POSITION TITLE: Assistant Professor of Medicine, Harvard Medical School
Associate Physician, Brigham and Women's Hospital

EDUCATION/TRAINING
INSTITUTION AND LOCATION   DEGREE   YEAR(s)   FIELD OF STUDY
Bryn Mawr College, Bryn Mawr, PA   B.A., 5/91   1987-1991   Chemistry (Honors)
Columbia University, New York, NY   M.A., 5/92   1991-1992   Chemistry
McGill University, Montreal, Quebec   M.D., 5/98   1994-1998   Medicine
Beth Israel Deaconess Medical Center,
Boston, MA
  Residency   1998-2001   Internal Medicine
Harvard Medical School, Boston, MA   Fellowship   2001-2005   Pulmonary & Critical Care

 

Positions and Honors

Positions and Employment:

  • 1998–2001 Internship and Residency, Department of Medicine, Dr. Robert C. Moellering, Beth Israel Deaconess Medical Center, Boston, MA
  • 1998–2005 Clinical/Research Fellow in Medicine, Harvard Medical School, Boston
  • 2001–2005 Fellowship, Division of Pulmonary and Critical Care Medicine, Dr. Steven D. Shapiro, Brigham and Women’s Hospital, Massachusetts General Hospital, Beth Israel Deaconess Medical Center, and Harvard Medical School, Boston, MA
  • 2002–2005 Research Fellow, Division of Pulmonary and Critical Care Medicine, Dr. Mark A. Perrella, Brigham and Women’s Hospital, Boston, MA
  • 2005–2009 Instructor, Department of Medicine, Division of Pulmonary and Critical Care Medicine, Brigham and Women's Hospital, Harvard Medical School, Boston
  • 2009–present Assistant Professor, Department of Medicine, Division of Pulmonary and Critical Care Medicine, Brigham and Women's Hospital, Harvard Medical School, Boston

Certification

  • 2001 Diplomate of American Board of Internal Medicine
  • 2004 Diplomate of American Board of Internal Medicine – Pulmonary Disease
  • 2005 Diplomate of American Board of Internal Medicine – Critical Care Medicine

Honors and Awards

  • 1989 Sherman Fairchild Grant, Bryn Mawr College
  • 1990 Pew Grant, Bryn Mawr College
  • 1991 American Chemical Society Outstanding Undergraduate Award
  • 1991 American Chemical Society Scholastic Achievement Award
  • 1991 Magna cum laude, Bryn Mawr College
  • 1995 Dr. Clarke K. McLeod Scholarship, McGill University
  • 1994–1998 Jane V. Myers Medical Scholarship, Bryn Mawr College
  • 2007–2010 Parker B. Francis Fellowship in Pulmonary Research
  • 2009–2011 NIH Clinical Research Loan Repayment Program Award

Selected Peer-reviewed Publications
 
1. Baron RM, Carvajal IM, Fredenburgh LE, Liu X, Porrata Y, Cullivan ML, Haley KJ, Sonna LA, DeSanctis GT, Ingenito EP, Perrella MA. Nitric Oxide Synthase-2 Downregulates Surfactant Protein-B Expression and Enhances Endotoxin-Induced Lung Injury in Mice. FASEB J. 2004; 18(11): 1276-1278. http://www.fasebj.org/cgi/reprint/04-1518fjev1. PMID: 15208261.

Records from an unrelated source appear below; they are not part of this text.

[src/rtl/pt_walker.sv]
module pt_walker #(
  parameter int VA_W  = 32,
  parameter int PA_W  = 28,
  parameter int OFF_W = 12,
  parameter int IDX_W = 10,
  parameter int PTE_W = 32
) (
  input  logic             clk,
  input  logic             rst,
  input  logic             req_valid,
  output logic             req_ready,
  input  logic [VA_W-1:0]  req_vaddr,
  input  logic [1:0]       req_kind,
  input  logic             req_user,
  input  logic [PA_W-1:0]  root_base,
  output logic             mem_req_valid,
  output logic [PA_W-1:0]  mem_req_addr,
  input  logic             mem_resp_valid,
  input  logic [PTE_W-1:0] mem_resp_data,
  output logic             res_valid,
  input  logic             res_ready,
  output logic [PA_W-1:0]  res_paddr,
  output logic [1:0]       res_fault
);
  localparam int PFN_W = PA_W - OFF_W;
  localparam logic [1:0] F_NONE = 2'b00, F_L1 = 2'b01, F_L2 = 2'b10, F_PROT = 2'b11;

  typedef enum logic [2:0] {S_IDLE, S_REQ1, S_WAIT1, S_REQ2, S_WAIT2, S_DONE} st_t;
  st_t st;

  logic [VA_W-1:0]  va_q;
  logic [1:0]       kind_q;
  logic             user_q;
  logic [PA_W-1:0]  base_q;
  logic [PFN_W-1:0] tbl_q;

  wire [IDX_W-1:0] idx1 = va_q[VA_W-1 -: IDX_W];
  wire [IDX_W-1:0] idx2 = va_q[OFF_W +: IDX_W];
  wire [PFN_W-1:0] pfn  = mem_resp_data[PTE_W-1 -: PFN_W];
  wire e_valid = mem_resp_data[0];
  wire e_sup   = mem_resp_data[1];

  logic type_ok;
  always_comb begin
    case (kind_q)
      2'b00:   type_ok = mem_resp_data[2];
      2'b01:   type_ok = mem_resp_data[3];
      2'b10:   type_ok = mem_resp_data[4];
      default: type_ok = 1'b0;
    endcase
  end

  logic unused_bits;
  assign unused_bits = &{1'b0, mem_resp_data[PTE_W-PFN_W-1:5]};

  assign req_ready     = (st == S_IDLE);
  assign mem_req_valid = (st == S_REQ1) || (st == S_REQ2);
  assign mem_req_addr  = (st == S_REQ2)
                       ? ({tbl_q, {OFF_W{1'b0}}} + PA_W'({idx2, 2'b00}))
                       : (base_q + PA_W'({idx1, 2'b00}));
  assign res_valid     = (st == S_DONE);

  always_ff @(posedge clk) begin
    if (rst) begin
      st        <= S_IDLE;
      va_q      <= '0;
      kind_q    <= '0;
      user_q    <= 1'b0;
      base_q    <= '0;
      tbl_q     <= '0;
      res_paddr <= '0;
      res_fault <= F_NONE;
    end else begin
      case (st)
        S_IDLE: if (req_valid) begin
          va_q   <= req_vaddr;
          kind_q <= req_kind;
          user_q <= req_user;
          base_q <= root_base;
          st     <= S_REQ1;
        end
        S_REQ1: st <= S_WAIT1;
        S_WAIT1: if (mem_resp_valid) begin
          if (!e_valid) begin
            res_fault <= F_L1;
            res_paddr <= '0;
            st        <= S_DONE;
          end else begin
            tbl_q <= pfn;
            st    <= S_REQ2;
          end
        end
        S_REQ2: st <= S_WAIT2;
        S_WAIT2: if (mem_resp_valid) begin
          st <= S_DONE;
          if (!e_valid) begin
            res_fault <= F_L2;
            res_paddr <= '0;
          end else if ((user_q && e_sup) || !type_ok) begin
            res_fault <= F_PROT;
            res_paddr <= '0;
          end else begin
            res_fault <= F_NONE;
            res_paddr <= {pfn, va_q[OFF_W-1:0]};
          end
        end
        S_DONE: if (res_ready) st <= S_IDLE;
        default: st <= S_IDLE;
      endcase
    end
  end
endmodule

[config.mk]
export PLATFORM = sky130hd
export DESIGN_NAME = pt_walker
export DESIGN_NICKNAME = d
export VERILOG_FILES = /design/src/rtl/pt_walker.sv
export SDC_FILE = /design/constraint.sdc
export NUM_CORES = 1
export LEC_CHECK = 0
export ABC_AREA = 0
export BUFFER_PORTS_ARGS = -buffer_cell sky130_fd_sc_hd__buf_4
export CORE_ASPECT_RATIO = 0.8
export CORE_MARGIN = 3
export CORE_UTILIZATION = 45
export DETAILED_ROUTE_END_ITERATION = 8
export GPL_TIMING_DRIVEN = 1
export PLACE_DENSITY = 0.72
export SETUP_SLACK_MARGIN = 0.4
export SLEW_MARGIN = 20
export SYNTH_ARGS = -nofsm -noshare
export SYNTH_HDL_FRONTEND = slang
export SYNTH_SLANG_ARGS = --single-unit
[constraint.sdc]
create_clock -name clk -period 2.8 [get_ports clk]
set_input_delay 0.28 -clock clk [delete_from_list [all_inputs] [get_ports clk]]
set_output_delay 0.28 -clock clk [all_outputs]
set_load 0.05 [all_outputs]
# Yosys cells after proc, flatten, opt, wreduce, memory -nomap -nowiden
# Cells that the tools add are included.
[totals]
register_bits = 112
inputBits = 100
out_inout_bits = 61
elab_cells = 53
[op_classes]
n_addsub = 2
n_eq_ne = 12
mux = 20
reduce_logical = 11
[ops]
columns = ["cell", "n"]
rows = [
  ["28-bit 2-to-1 mux", 6],
  ["28-bit by 12-bit adder with 28-bit output", 2],
  ["28-bit one-hot mux with 2 select lines", 1],
  ["3-bit one-hot mux with 6 select lines", 1],
  ["3-bit 2-to-1 mux", 5],
  ["2-bit 2-to-1 mux", 5],
  ["2-bit inequality test (second input constant)", 4],
  ["4-bit AND reduction", 2],
  ["3-bit by 2-bit == test with 1-bit output (second input constant)", 2],
  ["3-bit == test (second input constant)", 2],
  ["2-bit one-hot mux with 2 select lines", 1],
  ["3-bit by 1-bit == test with 1-bit output (second input constant)", 1],
  ["3-bit logical NOT", 1],
  ["1-bit one-hot mux with 3 select lines", 1],
  ["3-bit AND reduction", 1],
  ["2-bit by 1-bit == test with 1-bit output (second input constant)", 1],
  ["2-bit == test (second input constant)", 1],
  ["2-bit logical NOT", 1],
  ["1-bit logical OR", 2],
  ["2-bit by 1-bit inequality test with 1-bit output (second input constant)", 1],
  ["2-bit AND reduction", 1],
  ["2-bit nonzero test", 1],
  ["1-bit logical AND", 1],
  ["1-bit logical NOT", 1],
]

# Logic depth before layout (Yosys ltp)
# Gate-level depths: netlist (run 1).
[logic_depth]
depth_word = 8
depth_mapped = 9
depth_no_buf = 8

# Least setup slack after synthesis (run 1)
# Ideal clock, no wire load.
[synth_path]
path_kind = "flip-flop to output port"
startpoint = "register va_q[22]"
endpoint = "output port mem_req_addr[14]"
t_arrival_ps = 2947
t_required_ps = 2520
path_slack_ps = -427
stages_incl_launch_ff = 9
path_buffers = 0
cell_sequence = "dfxtp_1 > ha_1 > fa_1 > a211oi_1 > o21ai_1 > a41oi_1 > nor2_1 > xnor2_1 > o21ai_0"
[synth_between]
elab_chain_cells = 2
[synth_rtl]
columns = ["element", "line_no", "rtl"]
rows = [
  ["from (decl)", "31", "logic [VA_W-1:0] va_q;"],
  ["from (signal assigned)", "76", "va_q <= req_vaddr;"],
  ["28-bit by 12-bit adder with 28-bit output", "60", ": (base_q + PA_W'({idx1, 2'b00}));"],
  ["28-bit 2-to-1 mux", "59", "? ({tbl_q, {OFF_W{1'b0}}} + PA_W'({idx2, 2'b00}))"],
  ["to (decl)", "17", "output logic [PA_W-1:0] mem_req_addr,"],
]
# No other way between the ends.

# Worst setup path in the final report (run 1)
[layout_path]
startpoint = "register base_q[3]"
endpoint = "output port mem_req_addr[23]"
[layout_between]
elab_chain_cells = 2
[layout_rtl]
columns = ["element", "line_no", "rtl"]
rows = [
  ["from (decl)", "34", "logic [PA_W-1:0] base_q;"],
  ["from (signal assigned)", "79", "base_q <= root_base;"],
  ["28-bit by 12-bit adder with 28-bit output", "60", ""],
  ["28-bit 2-to-1 mux", "59", ""],
]
# No other way between the ends.

==> results of run 1 <==
[logic make-up after synthesis]
group,count (synthesis),share of synthesized area [%]
XOR/XNOR,16,2.78
flip-flops,112,44.4
AO/OA/AOI/OAI,173,20.2
buffers and inverters,50,4.09
adder cells (fa/ha/maj),11,2.87
AND/OR/NAND/NOR,293,25.5
multiplexers,1,0.198
[sequential cells by signal, indices dropped and copies added (netlist names)]
signal / flops
va_q: 32
base_q: 28
res_paddr: 28
tbl_q: 16
st: 3
kind_q: 2
res_fault: 2
user_q: 1
[synth_stat cells (all sizes together), types with 2 or more instances]
library cell	count	area share (%)
a211oi	3	0.45
a21o	3	0.45
a21oi	100	9.9
a22oi	28	4.2
a31oi	7	0.87
and2	4	0.50
buf	9	0.99
clkbuf	36	2.7
dfxtp	112	44
ha	10	2.5
inv	5	0.37
nand2	190	14
nand2b	2	0.25
nand3	7	0.89
nand3b	2	0.30
nand4	4	0.50
nand4b	2	0.35
nor2	53	3.9
nor2b	6	0.74
nor3	8	0.99
nor3b	3	0.45
nor4b	3	0.94
o21ai	20	2.0
o31ai	4	0.59
or4	4	0.59
or4b	2	0.40
xnor2	10	1.7
xor2	6	1.0
[worst register-to-register path: stages, from the launching register on]
cell and delay, ps:
dfxtp_1 570, nor3_2 120, nand2_2 300, buf_4 530, nand2_1 140, a21oi_1 180
[routing by layer]
| layer | wire length [µm] | part of all wire, % | up-vias |
|---|---|---|---|
| met5 | 0 | 0 | - |
| met3 | 1020 | 6.5 | 25 |
| met1 | 6920 | 44 | 2500 |
| met2 | 7510 | 48 | 173 |
| met4 | 273 | 1.7 | 0 |
| li1 | - | - | 2540 |
[how the worst max path moves through the flow]
stage / end / start / slack, ps / cells after the start
floorplan: mem_req_addr[20] / base_q[2] / 310 / 8
global placement: mem_req_addr[27] / va_q[23] / 150 / 8
detailed placement: mem_req_addr[27] / base_q[3] / 90 / 8
CTS: mem_req_addr[13] / va_q[23] / -90 / 9
global route: mem_req_addr[23] / base_q[8] / -260 / 7
finish: mem_req_addr[23] / base_q[3] / -180 / 8
[per-stage QoR]
stage	power (µW)	util, %	hold WS [ps]	setup TNS, ps	instances
floorplan	2380	-	408	0	656
CTS	4110	68.2	159	-515	942
global route	4280	70.3	171	-2820	951
detailed placement	2700	62.0	442	0	915
global placement	2680	62.0	437	0	915
finish	4120	70.3	167	-1560	951
[area by class of cell]
class,instances,share of cell area (%)
multi-input combinational,496,42.8
sequential,112,30.3
timing repair buffer,182,20.1
clock buffer,9,3.03
tap,140,2.36
clock inverter,7,1.20
inverter,5,0.253
[power by group through the flow]
stage	registers [µW]	logic (µW)	clock network, µW
floorplan	1770	612	0
global route	1770	1080	1440
global placement	1780	903	0
CTS	1750	975	1380
detailed placement	1780	917	0
finish	1760	1010	1360
[timing repair]
action,CTS,global route
setup endpoints to repair,20,26
endpoints found under the hold margin,0,0
cloned,1,1
pin swaps,21,22
gates resized for setup,53,29
buffers inserted,10,8
==> run_results.csv, run 1 <==
group,metric,value,unit
power,seq_power_share,42.7,%
timing,finalMaxSlewViolations,0,
yosys,synth_edf_count,0,
yosys,postSynthAreaPerCell,7.70,µm²
power,intPower,2790,µW
timing,rsz0062_at_grt,"yes",
grt,grt.total_usage,23.8,%
yosys,yosysWarnings,0,
grt,grt_pass1_vias,5064,
grt,grt_pass1_wl,24500,µm
placement,place.gp.congestion,0.844,
grt,met1_usage,30.7,%
yosys,synth_fp_nets,767,
timing,slew_headroom,52.0,%
route,avgRoutedWirePerCell,16.5,µm
floorplanning,dieHeight,101,µm
floorplanning,ioPinCount,161,
placement,dpl_worst_slack,85.2,ps
route,drc_errors,0,
hold_path,min_path_cells,3,
timing,layout_min_cycle_time,2980,ps
power,ir_worst_vdd,0.316,mV
hold_path,hp-class,"in -> reg",
timing,period_share,107,%
cells_and_area,drive_above_1_share,35.1,%
floorplanning,die_x,124,µm
cells_and_area,antenna_cells,0,
route,routed_wl,15700,µm
clock_network,cts_buffers,9,
cells_and_area,seq_area,2250,µm²
timing,clock_skew,11.6,ps
worst_setup_path,crit_chain,"ha_4 > a21oi_4 > nand4b_1 > a21oi_4 > nor3_4 > or4_1 > a31oi_4 > buf_6",
grt,grt-ovfl-total,0,
placement,place_area,6560,µm²
worst_setup_path,crit_slowest_cell,"or4_1",
worst_setup_path,cp-end-kind,"primary output",
grt,grt_max_degree,113,
worst_setup_path,r2r_slack,910,ps
worst_setup_path,cp_top_family,"simple AND/OR/NAND/NOR gates",
timing,setup_violations,14,
floorplanning,core-area,10600,µm²
clock_network,clock_latency,350,ps
clock_network,root_buffer,"clkbuf_16",
timing,worstMarginPinSlew,718,ps
floorplanning,dieArea,12500,µm²
clock_network,path_clk_slew,80,ps
worst_setup_path,reg2reg_depth,5,
route,initialDrtViolationCount,355,
grt,busiest_layer,"met2",
power,combPwrFrac,24.4,%
worst_setup_path,cpPeakStageDelay,490,ps
cells_and_area,layout_common_cells,"nand2_1, buf_4, dfxtp_1",
worst_setup_path,cp.required,2520,ps
yosys,ys_types,50,
worst_setup_path,reg2reg_from,"st[1]",
clock_network,htreeDepth,3,
grt,antenna_found_initial,0,
outcome,outcome,"complete, but fails checks",
placement,port_buffers,149,
cells_and_area,design_area,7430,µm²
worst_setup_path,worst-path-buf-inv,1,
yosys,synthArstFlopShare,0,%
worst_setup_path,worstReg2RegEnd,"base_q[0]",
hold_path,worstHoldStart,"root_base[18]",
worst_setup_path,critPathMaxFanout,5,
power,leakage,0.00297,µW
yosys,synthCells,656,
clock_network,cts_tree,"yes",
power,sw_frac_of_total,32.3,%
worst_setup_path,cp-start-kind,"flop",
route,vias,5238,
yosys,syn_area,5050,µm²
route,drtPass1Iterations,5,
placement,dpl.hpwl,10500,µm
floorplanning,std_cell_rows,33,
yosys,ys_ff_latch,112,
clock_network,numClockSinks,112,
cells_and_area,final_common_cell,"nand2_1",
power,switchingPower,1330,µW
clock_network,cts_hold_buffers,0,
power,power.clock.fraction,32.9,%
power,powerDensity,555,nW/µm²
worst_setup_path,critPathKind,"reg -> out",
clock_network,cts_max_path_buffers,2,
cells_and_area,syn2layout_area_growth,47.2,%
worst_setup_path,critPathArrivalTime,2700,ps
yosys,synthFlopType,"dfxtp_1",
grt,grtUsageMet3,6.78,%
timing,timing.final.ws_setup,-185,ps
route,ant_nets,0,
worst_setup_path,cpMostUsedCell,"a21oi_4",
route,via_per_inst,5.51,
grt,use_met2,39.5,%
hold_path,hold_path_end,"base_q[18]",
cells_and_area,nFillCells,858,
timing,finalHoldViolations,0,
outcome,violations,"setup timing",
run,cap_violations,0,
timing,max_freq,335,MHz
cells_and_area,multiInputGateArea,3180,µm²
cells_and_area,final_nets,917,
yosys,synth_seq_area_share,44.4,%
floorplanning,start_util,47.8,%
(Power assumes the default switching activity.)
==> inputs of run 2 (changes only) <==
--- a/config.mk
+++ b/config.mk
@@ -11,4 +11,5 @@
 export CORE_MARGIN = 3
 export CORE_UTILIZATION = 45
+export CTS_CLUSTER_SIZE = 8
 export DETAILED_ROUTE_END_ITERATION = 8
 export GPL_TIMING_DRIVEN = 1
==> constraint.sdc (replaced) <==
create_clock -name clk -period 2.8 [get_ports clk]
set_input_delay 0.14 -clock clk [delete_from_list [all_inputs] [get_ports clk]]
set_output_delay 0.14 -clock clk [all_outputs]
set_load 0.05 [all_outputs]
==> run_results.csv, run 2 (same netlist as run 1, synthesis figures left out) <==
group,metric,value,unit
placement,place.gp.congestion,0.885,
route,drtPass1Iterations,6,
route,vias,5206,
route,ant_nets,0,
cells_and_area,regMostFlops,"va_q",
grt,grt_pass1_vias,4982,
worst_setup_path,cp_top_family,"compound AO/OA/AOI/OAI gates",
worst_setup_path,crit_chain,"ha_4 > fa_2 > a211oi_4 > o21ai_4 > a311oi_4 > buf_6 > nor3_4 > xnor2_2 > a21oi_4 > buf_6",
floorplanning,dieHeight,101,µm
cells_and_area,reg_top3,"va_q (32), base_q (28), res_paddr (28)",
timing,period_share,101,%
timing,finalHoldViolations,0,
floorplanning,dieArea,12500,µm²
route,wl_met1,6750,µm
cells_and_area,syn2layout_area_growth,45.9,%
timing,slew_headroom,45.8,%
worst_setup_path,critPathMaxFanout,6,
worst_setup_path,cp.required,2660,ps
clock_network,cts_buffers,9,
floorplanning,start_util,47.8,%
power,powerDensity,542,nW/µm²
timing,setup_violations,3,
timing,timing.final.ws_setup,-40.7,ps
worst_setup_path,cpPeakStageDelay,390,ps
grt,grt_max_degree,113,
cells_and_area,final_common_cell,"nand2_1",
cells_and_area,layout_common_cells,"nand2_1, buf_4, dfxtp_1",
power,sw_frac_of_total,32.7,%
route,drc_errors,0,
worst_setup_path,cp-end-kind,"primary output",
clock_network,htreeDepth,3,
power,intPower,2680,µW
cells_and_area,nFillCells,860,
route,avgRoutedWirePerCell,16.7,µm
power,ir_worst_vdd,0.312,mV
route,routed.top_layer,"met5",
power,power.clock.fraction,30.8,%
cells_and_area,final_nets,913,
timing,clock_skew,7.52,ps
route,via_per_inst,5.50,
placement,dpl.hpwl,10400,µm
route,routed_wl,15800,µm
timing,rsz0062_at_grt,"yes",
timing,max_freq,352,MHz
worst_setup_path,crit_slowest_cell,"fa_2",
floorplanning,die_x,124,µm
worst_setup_path,critPathArrivalTime,2700,ps
clock_network,cts_tree,"yes",
worst_setup_path,worst-path-buf-inv,2,
clock_network,numClockSinks,112,
clock_network,cts_max_path_buffers,2,
floorplanning,ioPinCount,161,
cells_and_area,utilization,69.7,%
timing,finalMaxSlewViolations,0,
grt,grt_pass1_wl,24500,µm
worst_setup_path,cpMostUsedCell,"buf_6",
placement,port_buffers,149,
outcome,outcome,"complete, but fails checks",
route,wl_met3,1070,µm
run,cap_violations,0,
timing,layout_min_cycle_time,2840,ps
cells_and_area,antenna_cells,0,
power,combPwrFrac,25.1,%
hold_path,hp-class,"in -> reg",
timing,worstMarginPinSlew,813,ps
power,leakage,0.00292,µW
outcome,violations,"setup timing",
grt,antenna_found_initial,1,
timing,setup_tns,-58.7,ps
power,switchingPower,1310,µW
cells_and_area,largest_reg_flops,32,
worst_setup_path,critPathKind,"reg -> out",
clock_network,root_buffer,"clkbuf_16",
floorplanning,core-area,10600,µm²
cells_and_area,drive_above_1_share,35.2,%
floorplanning,std_cell_rows,33,
clock_network,path_clk_slew,80,ps
worst_setup_path,cp-start-kind,"flop",
grt,grt.total_usage,23.8,%
route,initialDrtViolationCount,407,
route,route.met2.wl,7670,µm
clock_network,clock_latency,350,ps
power,seq_power_share,44.1,%
grt,grt-ovfl-total,0,
[run 2: changes by cell type in the layout (fill, tap and decap cells not counted), sizes merged]
| cell | previous run | this run |
|---|---|---|
| bufinv | 1 | 0 |
| clkinvlp | 1 | 2 |
| buf | 182 | 178 |
[run 2: per-stage QoR]
step / power [µW] / instance area (µm²) / instances / hold slack [ps] / setup WS (ps)
floorplan: 2360 / 5210 / 656 / 276 / 137
global placement: 2660 / 6400 / 909 / 389 / 133
detailed placement: 2680 / 6400 / 909 / 398 / 89.2
CTS: 3960 / 7110 / 941 / 21.5 / 29.9
global route: 4150 / 7370 / 947 / 32.8 / -109
finish: 3990 / 7370 / 947 / 24.7 / -40.7
[run 2: worst paths after layout]
| check | slack (ps) | to | startpoint | cells past startpoint |
|---|---|---|---|---|
| setup / recovery | -40 | mem_req_addr[16] | base_q[2] | 10 |
| hold / removal | 20 | base_q[5] | root_base[5] | 3 |
| hold reg to reg | 460 | va_q[10] | va_q[10] | 2 |
| setup reg to reg | 930 | va_q[25] | st[1] | 5 |
[run 2: final cells by class]
type	instances	area (µm²)	share of cell area, %
Multi-Input combinational cell	496	3180	43.1
Sequential cell	112	2250	30.6
Timing Repair Buffer	178	1460	19.8
Clock buffer	9	225	3.06
Tap cell	140	175	2.38
Clock inverter	7	53.8	0.730
Inverter	5	18.8	0.255
[run 2: power by group through the flow]
stage / clock [µW] / sequential (µW) / combinational, µW
2_1_floorplan: 0 / 1760 / 601
3_3_place_gp: 0 / 1780 / 882
3_5_place_dp: 0 / 1780 / 896
4_1_cts: 1250 / 1750 / 956
5_1_grt: 1300 / 1770 / 1070
6_report: 1230 / 1760 / 1000
[run 2: timing repair]
action                                  CTS  global route
hold buffers                              0             0
pin swaps                                36            23
setup buffers                            14             6
gates cloned                              2             0
gates resized for setup                  65            40
endpoints found under the setup margin   20            24
[run 2: layer usage]
metal / GRT usage (%) / vias to the layer above
met5: 0 / -
met4: 7.41 / 2
met3: 6.30 / 30
met2: 40.1 / 182
met1: 30.0 / 2463
li1: - / 2529
[run 2: worst min-delay path: stages]
cell     delay, ps
buf_4          110
nand2_1         50
a21oi_1         50
==> inputs of run 3 (changes only) <==
Settings changed: PLACE_DENSITY 0.72 to 0.77.
==> run_results.csv, run 3 (same netlist as run 1, synthesis figures left out) <==
group,metric,value,unit
outcome,outcome,"complete, but fails checks",
outcome,violations,"setup timing",
clock_network,root_buffer,"clkbuf_16",
clock_network,cts_hold_buffers,0,
grt,grt_pass1_vias,5175,
route,via_per_inst,5.51,
hold_path,hp-class,"in -> reg",
clock_network,cts_buffers,9,
route,avgRoutedWirePerCell,16.7,µm
placement,place.gp.congestion,0.861,
run,cap_violations,0,
floorplanning,ioPinCount,161,
worst_setup_path,cp-start-kind,"flop",
route,routed_wl,15700,µm
power,ir_worst_vdd,0.380,mV
cells_and_area,regMostFlops,"va_q",
floorplanning,die_x,124,µm
route,ant_nets,0,
clock_network,clock_latency,350,ps
grt,grt_max_degree,71,
worst_setup_path,critPathArrivalTime,2730,ps
worst_setup_path,crit_chain,"ha_4 > fa_2 > a211oi_4 > o21ai_2 > a311oi_4 > buf_12 > nor4b_4 > xnor2_2 > a21oi_4 > buf_6",
clock_network,cts_max_path_buffers,2,
timing,max_freq,349,MHz
cells_and_area,design_area,7210,µm²
cells_and_area,multiInputGateArea,3070,µm²
worst_setup_path,critPathKind,"reg -> out",
clock_network,cts_tree,"yes",
cells_and_area,largest_reg_flops,32,
grt,grt.total_usage,24.3,%
power,leakage,0.00288,µW
floorplanning,dieHeight,101,µm
route,vias,5186,
cells_and_area,layout_common_cells,"nand2_1, buf_4, dfxtp_1",
floorplanning,std_cell_rows,33,
timing,layout_min_cycle_time,2870,ps
grt,antenna_found_initial,0,
cells_and_area,final_nets,908,
cells_and_area,nFillCells,871,
route,drtPass1Iterations,5,
floorplanning,start_util,47.8,%
worst_setup_path,cp.required,2660,ps
timing,setup_violations,9,
cells_and_area,seq_area,2250,µm²
floorplanning,dieArea,12500,µm²
timing,setup_tns,-319,ps
cells_and_area,final_common_cell,"nand2_1",
clock_network,htreeDepth,3,
placement,port_buffers,149,
power,powerDensity,549,nW/µm²
cells_and_area,antenna_cells,0,
floorplanning,core-area,10600,µm²
clock_network,numClockSinks,112,
cells_and_area,drive_above_1_share,32.8,%
cells_and_area,final_cells,941,
worst_setup_path,critPathMaxFanout,6,
timing,timing.final.ws_setup,-65.8,ps
cells_and_area,syn2layout_area_growth,42.9,%
timing,slew_headroom,50.1,%
placement,place_inst,913,
worst_setup_path,cp-end-kind,"primary output",
power,total_power,3960,µW
worst_setup_path,cpPeakStageDelay,390,ps
route,initialDrtViolationCount,305,
grt,grt-ovfl-total,0,
cells_and_area,reg_top3,"va_q (32), base_q (28), res_paddr (28)",
timing,rsz0062_at_grt,"yes",
route,drc_errors,0,
timing,worstMarginPinSlew,748,ps
timing,clock_skew,5.48,ps
placement,dpl.hpwl,10900,µm
timing,period_share,102,%
clock_network,path_clk_slew,70,ps
timing,finalMaxSlewViolations,0,
grt,grt_pass1_wl,24900,µm
timing,finalHoldViolations,0,
worst_setup_path,crit_slowest_cell,"fa_2",
placement,place_area,6430,µm²
==> run 3: cell count changes in the layout (fill, tap and decap cells not counted), sizes merged <==
cell | before | now
buf | 178 | 174
clkbuf | 9 | 12
clkinvlp | 2 | 1
inv | 8 | 5
nand3 | 8 | 7
==> run 3: power breakdown <==
group | switching (µW) | internal (µW) | total, µW | leakage, µW
sequential | 78.2 | 1680 | 1760 | 0.000915
combinational | 608 | 386 | 993 | 0.00183
clock | 562 | 646 | 1210 | 0.000134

2. Baron RM, Carvajal IM, Liu X, Okabe RO, Fredenburgh LE, Macias AA, Chen Y-H, Ejima K, Layne MD, Perrella MA. Reduction of Nitric Oxide Synthase 2 Expression by Distamycin A Improves Survival from Endotoxemia. J Immunol. 2004; 173(6): 4147-4153. http://www.jimmunol.org/cgi/content/full/173/6/4147. PMID: 15356165.

3. Fukunaga K, Kohli P, Bonnans C, Fredenburgh LE, Levy BD. Cyclooxygenase-2 Plays a Pivotal Role in the Resolution of Acute Lung Injury. J Immunol. 2005; 174(8):5033-5039. http://www.jimmunol.org/cgi/content/full/174/8/5033. PMID: 15814734.

4. Fredenburgh LE, Baron RM, Carvajal IM, Mouded M, Macias AA, Ith B, Perrrella MA. Absence of Heme Oxygenase-1 Expression in the Lung Parenchyma Exacerbates Endotoxin-Induced Acute Lung Injury and Decreases Surfactant Protein-B Levels. Cell Mol Biol. 2005; 51(5): 513-520. PMID: 16309574.

5. Fredenburgh LE, Perrella MA, Mitsialis SA. The Role of Heme Oxygenase-1 in Pulmonary Disease. Am J Resp Cell Mol Biol. 2007; 36(2): 158-165. doi: 10.1165/rcmb.2006-0331TR. PMCID: PMC2176110.

6. Fredenburgh LE, Campion EW, Drazen JM. Clinical Decisions. Mild Persistent Asthma–Polling Results. N Engl J Med. 2007; 357(2): 179-80. PMID: 17582063.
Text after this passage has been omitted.